Social networks are more akin to webmail, where there are many different ways to access the sites, which makes it more complicated from a technology standpoint, Ritter said.

"For instance, what do you do about people who have mobile updates to Facebook?" he said. "From an audit standpoint, as auditors become more aware of the issues, they are going to look for controls."

Ritter said businesses will not only have to monitor social networking communications, but they will have to capture the traffic, audit it and log it.

Issue first cropped up with e-mail, IM

Around the turn of the century, the financial services industry grappled with controlling IM and e-mail traffic. Soon after the electronic messaging mediums became popular, a pattern emerged in the business community where financial firms would first block all electronic communications external to the company, then they would adopt proprietary email applications for corporate wide communications or restrict the ports over which IM traffic could travel in order to monitor and capture the communications.
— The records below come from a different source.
### config.mk
export PLATFORM = sky130hd
export DESIGN_NAME = pb_interrupt_arbiter_flat
export DESIGN_NICKNAME = d
export VERILOG_FILES = /design/src/rtl/pb_interrupt_arbiter_if.sv /design/src/rtl/pb_interrupt_arbiter.sv /design/src/flat_wrapper.sv
export SDC_FILE = /design/constraint.sdc
export NUM_CORES = 1
export LEC_CHECK = 0
export CORE_MARGIN = 2
export CORE_UTILIZATION = 45
export DETAILED_ROUTE_END_ITERATION = 16
export PLACE_DENSITY_LB_ADDON = 0.1
export SYNTH_ARGS = -nofsm -noshare
export SYNTH_HDL_FRONTEND = slang
export SYNTH_SLANG_ARGS = --single-unit
### constraint.sdc
create_clock -name clk -period 2.6 [get_ports clk]
set_input_delay 0.78 -clock clk [delete_from_list [all_inputs] [get_ports clk]]
set_output_delay 0.78 -clock clk [all_outputs]
set_load 0.02 [all_outputs]
### src/rtl/pb_interrupt_arbiter_if.sv
// PicoBlaze (kcpsm6) port bus plus interrupt handshake, shared between the
// processor (master) and the interrupt arbiter (slave).
interface pb_interrupt_arbiter_if;
  logic [7:0] port_id;
  logic       read_strobe;
  logic       write_strobe;
  logic [7:0] out_port;
  logic       interrupt_ack;
  logic       interrupt;
  logic [7:0] pb_in_port;

  // Processor side: drives the I/O bus and the acknowledge.
  modport master (
    output port_id, read_strobe, write_strobe, out_port, interrupt_ack,
    input  interrupt, pb_in_port
  );

  // Arbiter side: raises the interrupt and feeds in_port.
  modport slave (
    input  port_id, read_strobe, write_strobe, out_port, interrupt_ack,
    output interrupt, pb_in_port
  );
endinterface

### src/rtl/pb_interrupt_arbiter.sv
// Shares the single kcpsm6 interrupt line and in_port among N_SRC requesters.
// Each request edge captures its data byte; one source at a time is presented
// to the processor by fixed priority (index 0 highest). A DATA_PORT read ends
// the service; a service left open for TMO_CYCLES is aborted and flagged.
module pb_interrupt_arbiter #(
  parameter int         N_SRC      = 4,
  parameter logic [7:0] ID_PORT    = 8'h03,
  parameter logic [7:0] DATA_PORT  = 8'h04,
  parameter logic [7:0] STAT_PORT  = 8'h05,
  parameter logic [7:0] CLR_PORT   = 8'h06,
  parameter int         TMO_CYCLES = 1024
) (
  input  logic                 clk,
  input  logic                 reset,
  input  logic [N_SRC-1:0]     req,
  input  logic [8*N_SRC-1:0]   src_data,
  pb_interrupt_arbiter_if.slave pb,
  output logic                 busy,
  output logic [N_SRC-1:0]     overflow,
  output logic                 timeout
);

  localparam int TW = $clog2(TMO_CYCLES) + 1;

  typedef enum logic [1:0] {IDLE, ASSERT, SERVICE} state_t;

  state_t           state_reg;
  logic             interrupt_reg;
  logic [2:0]       active_idx_reg;
  logic [TW-1:0]    timer_reg;
  logic             timeout_reg;
  logic [7:0]       pb_in_port_reg;

  logic [N_SRC-1:0] req_q_reg;
  logic [N_SRC-1:0] pending_reg;
  logic [N_SRC-1:0] overflow_reg;
  logic [7:0]       data_reg [N_SRC];

  logic [N_SRC-1:0] req_edge;
  logic [N_SRC-1:0] release_vec;
  logic [2:0]       next_idx;
  logic [7:0]       data_sel;
  logic [6:0]       stat_ovf;
  logic             data_rd;
  logic             clr_write;
  logic             service_done;
  logic             abort;
  logic             release_any;

  assign req_edge     = req & ~req_q_reg;
  assign data_rd      = pb.read_strobe && (pb.port_id == DATA_PORT);
  assign clr_write    = pb.write_strobe && (pb.port_id == CLR_PORT);
  assign service_done = (state_reg == SERVICE) && data_rd;
  // A read landing on the last timer cycle still counts as a completed service.
  assign abort        = ((state_reg == ASSERT) || (state_reg == SERVICE)) &&
                        (timer_reg == TW'(TMO_CYCLES - 1)) && !service_done;
  assign release_any  = service_done || abort;

  assign busy          = (state_reg != IDLE);
  assign overflow      = overflow_reg;
  assign timeout       = timeout_reg;
  assign pb.interrupt  = interrupt_reg;
  assign pb.pb_in_port = pb_in_port_reg;

  // Status byte only has room for seven overflow bits; pad or drop the rest.
  for (genvar gi = 0; gi < 7; gi++) begin : g_stat
    if (gi < N_SRC) begin : g_used
      assign stat_ovf[gi] = overflow_reg[gi];
    end else begin : g_pad
      assign stat_ovf[gi] = 1'b0;
    end
  end

  // Per-source release strobe, priority pick and active-data mux.
  always_comb begin
    release_vec = '0;
    next_idx    = '0;
    data_sel    = '0;
    for (int i = 0; i < N_SRC; i++) begin
      release_vec[i] = release_any && (active_idx_reg == 3'(i));
      if (active_idx_reg == 3'(i)) data_sel = data_reg[i];
    end
    for (int i = N_SRC - 1; i >= 0; i--) begin
      if (pending_reg[i]) next_idx = 3'(i);
    end
  end

  // Request capture: edge sets pending and latches data; an edge on a source
  // still pending (and not being released this cycle) is lost and flagged.
  always_ff @(posedge clk or negedge reset) begin
    if (!reset) begin
      req_q_reg    <= '0;
      pending_reg  <= '0;
      overflow_reg <= '0;
      for (int i = 0; i < N_SRC; i++) data_reg[i] <= 8'h00;
    end else begin
      req_q_reg <= req;
      for (int i = 0; i < N_SRC; i++) begin
        if (req_edge[i]) begin
          pending_reg[i] <= 1'b1;
          if (!pending_reg[i] || release_vec[i]) data_reg[i] <= src_data[8*i +: 8];
        end else if (release_vec[i]) begin
          pending_reg[i] <= 1'b0;
        end
        if (req_edge[i] && pending_reg[i] && !release_vec[i]) overflow_reg[i] <= 1'b1;
        else if (clr_write && pb.out_port[i]) overflow_reg[i] <= 1'b0;
      end
    end
  end

  // Service FSM: arbitrate in IDLE, hold interrupt until ack, wait for the
  // DATA_PORT read, abort on timer expiry.
  always_ff @(posedge clk or negedge reset) begin
    if (!reset) begin
      state_reg      <= IDLE;
      interrupt_reg  <= 1'b0;
      active_idx_reg <= '0;
      timer_reg      <= '0;
      timeout_reg    <= 1'b0;
    end else begin
      if (abort) timeout_reg <= 1'b1;
      else if (clr_write && pb.out_port[7]) timeout_reg <= 1'b0;

      case (state_reg)
        IDLE: begin
          if (|pending_reg) begin
            active_idx_reg <= next_idx;
            interrupt_reg  <= 1'b1;
            timer_reg      <= '0;
            state_reg      <= ASSERT;
          end
        end
        ASSERT: begin
          timer_reg <= timer_reg + 1'b1;
          if (abort) begin
            interrupt_reg <= 1'b0;
            state_reg     <= IDLE;
          end else if (pb.interrupt_ack) begin
            interrupt_reg <= 1'b0;
            state_reg     <= SERVICE;
          end
        end
        SERVICE: begin
          timer_reg <= timer_reg + 1'b1;
          if (release_any) state_reg <= IDLE;
        end
        default: begin
          interrupt_reg <= 1'b0;
          state_reg     <= IDLE;
        end
      endcase
    end
  end

  // Registered in_port mux, refreshed every cycle from the current port_id.
  always_ff @(posedge clk or negedge reset) begin
    if (!reset) begin
      pb_in_port_reg <= 8'h00;
    end else if (pb.port_id == ID_PORT) begin
      pb_in_port_reg <= {busy, 4'b0000, active_idx_reg};
    end else if (pb.port_id == DATA_PORT) begin
      pb_in_port_reg <= data_sel;
    end else if (pb.port_id == STAT_PORT) begin
      pb_in_port_reg <= {timeout_reg, stat_ovf};
    end else begin
      pb_in_port_reg <= 8'h00;
    end
  end

endmodule

### src/flat_wrapper.sv
// flat-port wrapper written by rule: the top's interface ports become plain ports
module pb_interrupt_arbiter_flat 
#(
  parameter int         N_SRC      = 4,
  parameter logic [7:0] ID_PORT    = 8'h03,
  parameter logic [7:0] DATA_PORT  = 8'h04,
  parameter logic [7:0] STAT_PORT  = 8'h05,
  parameter logic [7:0] CLR_PORT   = 8'h06,
  parameter int         TMO_CYCLES = 1024
)
  (clk, reset, req, src_data, busy, overflow, timeout, pb_port_id, pb_read_strobe, pb_write_strobe, pb_out_port, pb_interrupt_ack, pb_interrupt, pb_pb_in_port);
  pb_interrupt_arbiter_if pb_i ();
  input  logic clk;
  input  logic reset;
  input  logic [N_SRC-1:0] req;
  input  logic [8*N_SRC-1:0] src_data;
  output logic busy;
  output logic [N_SRC-1:0] overflow;
  output logic timeout;
  input wire logic [$bits(pb_i.port_id)-1:0] pb_port_id;
  input wire logic [$bits(pb_i.read_strobe)-1:0] pb_read_strobe;
  input wire logic [$bits(pb_i.write_strobe)-1:0] pb_write_strobe;
  input wire logic [$bits(pb_i.out_port)-1:0] pb_out_port;
  input wire logic [$bits(pb_i.interrupt_ack)-1:0] pb_interrupt_ack;
  output wire logic [$bits(pb_i.interrupt)-1:0] pb_interrupt;
  output wire logic [$bits(pb_i.pb_in_port)-1:0] pb_pb_in_port;
  assign pb_i.port_id = pb_port_id;
  assign pb_i.read_strobe = pb_read_strobe;
  assign pb_i.write_strobe = pb_write_strobe;
  assign pb_i.out_port = pb_out_port;
  assign pb_i.interrupt_ack = pb_interrupt_ack;
  assign pb_interrupt = pb_i.interrupt;
  assign pb_pb_in_port = pb_i.pb_in_port;
  pb_interrupt_arbiter #(.N_SRC(N_SRC), .ID_PORT(ID_PORT), .DATA_PORT(DATA_PORT), .STAT_PORT(STAT_PORT), .CLR_PORT(CLR_PORT), .TMO_CYCLES(TMO_CYCLES)) u_core (.clk(clk), .reset(reset), .req(req), .src_data(src_data), .pb(pb_i), .busy(busy), .overflow(overflow), .timeout(timeout));
endmodule
==> flow_metrics.py <==
metrics = {
    "logic_synthesis": {
        "synth_fa_ha_area_share_pct": 1.558,
        "synth-compound-area-share_pct": 9.307,
        "synth_warnings": 0,
        "ys_ff_latch": 69,
        "syn_area_per_cell_um2": 11.94,
        "ys_seq_area_share_pct": 53.74,
        "syn_area_mm2": 0.003213,
        "postSynthCellCount": 269,
        "synth_top_cells_by_area": "dfrtp_1 54%, mux2_2 11%, mux4_2 5.6%, nand2_1 2.3%, nor2_1 2.1%",
        "synth_top_family_by_area": "multiplexers",
        "synthXorXnorAreaFrac_pct": 2.453,
        "yosysUniqueCellTypes": 44,
        "syn-num-nets": 330,
        "synth_top_area_cell": "dfrtp_1",
        "synth_top_area_share_pct": 53.74,
        "synth-simple-area-share_pct": 12.73,
        "synth.mux.area_fraction_pct": 17.76,
    },
    "final_layout": {
        "drive_gt1_share_pct": 25.54,
        "fin_nets": 428,
        "areaGrowthSynthToFinish_pct": 37.69,
        "largest_register_ffs": 32,
        "fin_cells": 468,
        "fin_area_mm2": 0.004424,
        "diodes": 0,
        "final_util_pct": 64.41,
    },
    "die": {
        "start_util_pct": 46.78,
        "die_w_um": 88.50,
        "num_rows": 30,
        "dieArea_mm2": 0.007832,
        "ios": 72,
        "dieHeight_um": 88.50,
        "core_mm2": 0.006869,
    },
    "route": {
        "vias_per_cell": 5.241,
        "num_vias": 2453,
        "drt-initial-drc-count": 95,
        "wire_per_inst_um": 15.81,
        "wirelength_um": 7401,
        "antenna_left": 0,
        "first_pass_iters": 4,
        "drc": 0,
    },
    "critical_path": {
        "worst-path-max-fanout": 5,
        "cp-end-kind": "flop",
        "crit_type": "reg -> reg",
        "crit_end": "u_core.data_reg[22]",
        "crit_path_cell_trace": "ha_1 > nand2_1 > or4_1 > a211o_2 > a21oi_4 > buf_6 > mux2_2",
        "arrival_ns": 2.71,
        "startpoint": "u_core.timer_reg[0]",
        "cp.required_ns": 2.82,
        "r2r_start": "u_core.timer_reg[0]",
        "start_kind": "flop",
        "r2r_cells": 7,
        "crit_slowest_cell": "or4_1",
        "slowest_delay_ns": 0.55,
        "reg2reg_to": "u_core.data_reg[22]",
        "reg2reg_slack_ns": 0.11,
    },
    "cts": {
        "path_clk_slew_ns": 0.08,
        "clkSinkCount": 69,
        "cts_max_level": 3,
        "clock_latency_ns": 0.34,
        "cts_tree": "yes",
        "numCtsBuffers": 9,
        "cts_hold_buf": 0,
        "root_buffer": "clkbuf_8",
        "cts_buffer_depth": 2,
    },
    "power_and_ir_drop": {
        "p_per_area_mw_per_mm2": 733.6,
        "p_leak_nw": 1.920,
        "irDropWorstVdd_mv": 0.3820,
    },
    "sta": {
        "final.setup.tns_ns": 0,
        "slew_violations": 0,
        "fin_crit_sh_pct": 95.67,
        "clock_skew_ns": 0.008233,
        "holdWs_ns": 0.4508,
        "rsz0062_at_grt": "false",
        "setup_viol": 0,
        "final.min_clock_period_ns": 2.488,
        "hold_viol": 0,
        "clock.fmax_ghz": 0.4020,
        "slew-limit-headroom_pct": 59.31,
        "tightest_slew_ns": 0.6104,
    },
    "worst_hold_path": {
        "hp-class": "in -> async",
    },
    "grt": {
        "grt_overflow": 0,
        "grt_pass1_wl_um": 12090,
        "grt_pass1_vias": 2453,
        "antenna_found_initial": 0,
        "grt_max_degree": 39,
        "track_usage_pct": 20.93,
    },
    "place": {
        "portBuffers": 68,
        "placed_area_mm2": 0.004170,
        "placed_cells": 451,
        "hpwl_um": 5550,
        "gp_congestion": 0.8027,
    },
    "flow_run": {
        "max_cap_violations": 0,
    },
    "status": {
        "status": "complete, no violations",
    },
}
==> cells in the final DEF, fill, tap and decap left out, types with 8 or more instances in the layout <==
cell type / instances
clkdlybuf4s50_1: 60
clkbuf_8: 9
dfrtp_1: 69
o21ai_0: 12
mux2_2: 32
nand3_1: 12
nand2_1: 20
buf_4: 23
nor2_1: 18
nand2b_1: 8
mux4_2: 8
inv_1: 11
a21oi_1: 9
==> critical path, delay by kind of cell (launching register included) <==
kind	cells	cell delay, ns
multiplexers	1	0.33
flip-flops	1	0.44
AND/OR/NAND/NOR	2	0.67
adder cells (fa/ha/maj)	1	0.23
buffers and inverters	1	0.14
AO/OA/AOI/OAI	2	0.56
==> worst min-delay path by stage <==
stage | start | end | slack (ns) | depth (start not counted)
global route | reset | u_core.pb.pb_in_port[5] | 0.48 | 2
CTS | reset | u_core.pb.pb_in_port[4] | 0.46 | 2
floorplan | u_core.timer_reg[10] | u_core.timer_reg[10] | 0.47 | 1
finish | reset | u_core.pb.pb_in_port[4] | 0.45 | 2
detailed placement | u_core.data_reg[15] | u_core.data_reg[15] | 0.49 | 1
global placement | u_core.data_reg[27] | u_core.data_reg[27] | 0.48 | 1
==> final cells by class <==
cell class	count	area (um^2)
well taps	96	120.1
flip-flops and latches	69	1727
clock buffers	10	127.6
clock inverters	6	63.81
repair buffers	95	895.9
inverters	12	45.04
multi-input cells	180	1445
fillers	555	2445
==> cell families (layout without fill, tap and decap cells) <==
| group | Yosys count | in the layout |
|---|---|---|
| DFF | 69 | 69 |
| muxes | 43 | 43 |
| and+or+nand+nor | 80 | 80 |
| AOI/OAI and AO/OA | 44 | 44 |
| adders and majority gates | 4 | 4 |
| xor gates and xnor gates | 9 | 9 |
| buffers and inverters | 20 | 123 |
==> synthesized netlist by cell type, drive strengths merged <==
cell,n
mux2,32
inv,11
nand2b,8
nand3b,1
buf,5
a211oi,2
nor2,18
o31ai,1
clkinv,1
mux2i,3
or4,2
clkbuf,3
nand3,13
a21boi,1
a31oi,2
dfrtp,69
nand4b,1
o21ai,12
mux4,8
nand4,2
a32oi,3
nor2b,2
nor4bb,1
o211ai,4
o22a,1
and4b,1
a211o,1
nand2,20
xnor2,2
nor3b,3
o41ai,1
a21oi,12
and3,2
ha,4
xor2,7
nor3,3
nor4,3
o21bai,1
a22o,3
==> routing by layer <==
| layer | global-route usage (%) | part of all wire (%) | up-vias | wire, um |
|---|---|---|---|---|
| met5 | 0 | 0 | - | 0 |
| met4 | 7.300 | 1.4 | 0 | 103 |
| met3 | 5.037 | 4.9 | 10 | 364 |
| met2 | 30.69 | 45 | 76 | 3304 |
| met1 | 30.62 | 49 | 1198 | 3629 |
| li1 | - | - | 1169 | - |
==> power by group <==
| part | switching (mW) | internal (mW) | leakage [nW] | total [mW] |
|---|---|---|---|---|
| Sequential | 0.145 | 1.23 | 0.848 | 1.37 |
| Combinational | 0.476 | 0.539 | 0.981 | 1.01 |
| Clock | 0.416 | 0.441 | 0.0923 | 0.858 |
==> through the flow <==
| step | worst slack (ns) | power, mW |
|---|---|---|
| 2_1_floorplan | 0.05750 | 2.022 |
| 3_3_place_gp | -0.5629 | 2.390 |
| 3_5_place_dp | -0.5208 | 2.411 |
| 4_1_cts | 0.006271 | 3.267 |
| 5_1_grt | 0.008532 | 3.446 |
| 6_report | 0.1125 | 3.246 |
==> timing repair <==
item                       CTS  global route
pin swaps                    8             4
setup endpoints to repair   32            32
setup buffers                1             0
gates resized for setup     12             6
No activity file was read; power rests on OpenSTA's default activity.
The same patterns are emerging with social networking, experts say, and seeding a cottage industry of vendors offering software and services to control and capture corporate social networking traffic. Some of those vendors include enterprise instant messaging security vendor FaceTime Communications, firewall provider PaloAlto Networks, IM and mobile text messaging archiving firm DexRex Gear and SaaS middleware provider Socialware.

Today, many businesses are attempting to simply block all access to social networking sites for employees who would fall under regulatory scrutiny, such as broker-dealers and sales and marketing representatives, even though these employee are finding the sites invaluable.

"The first step organisations needs to take is they need a reality check," Ritter said. "They need to take ownership of what's going on in social networking. Just blocking sites doesn't work. Employees always find a way around it. And letting everything through is too risky."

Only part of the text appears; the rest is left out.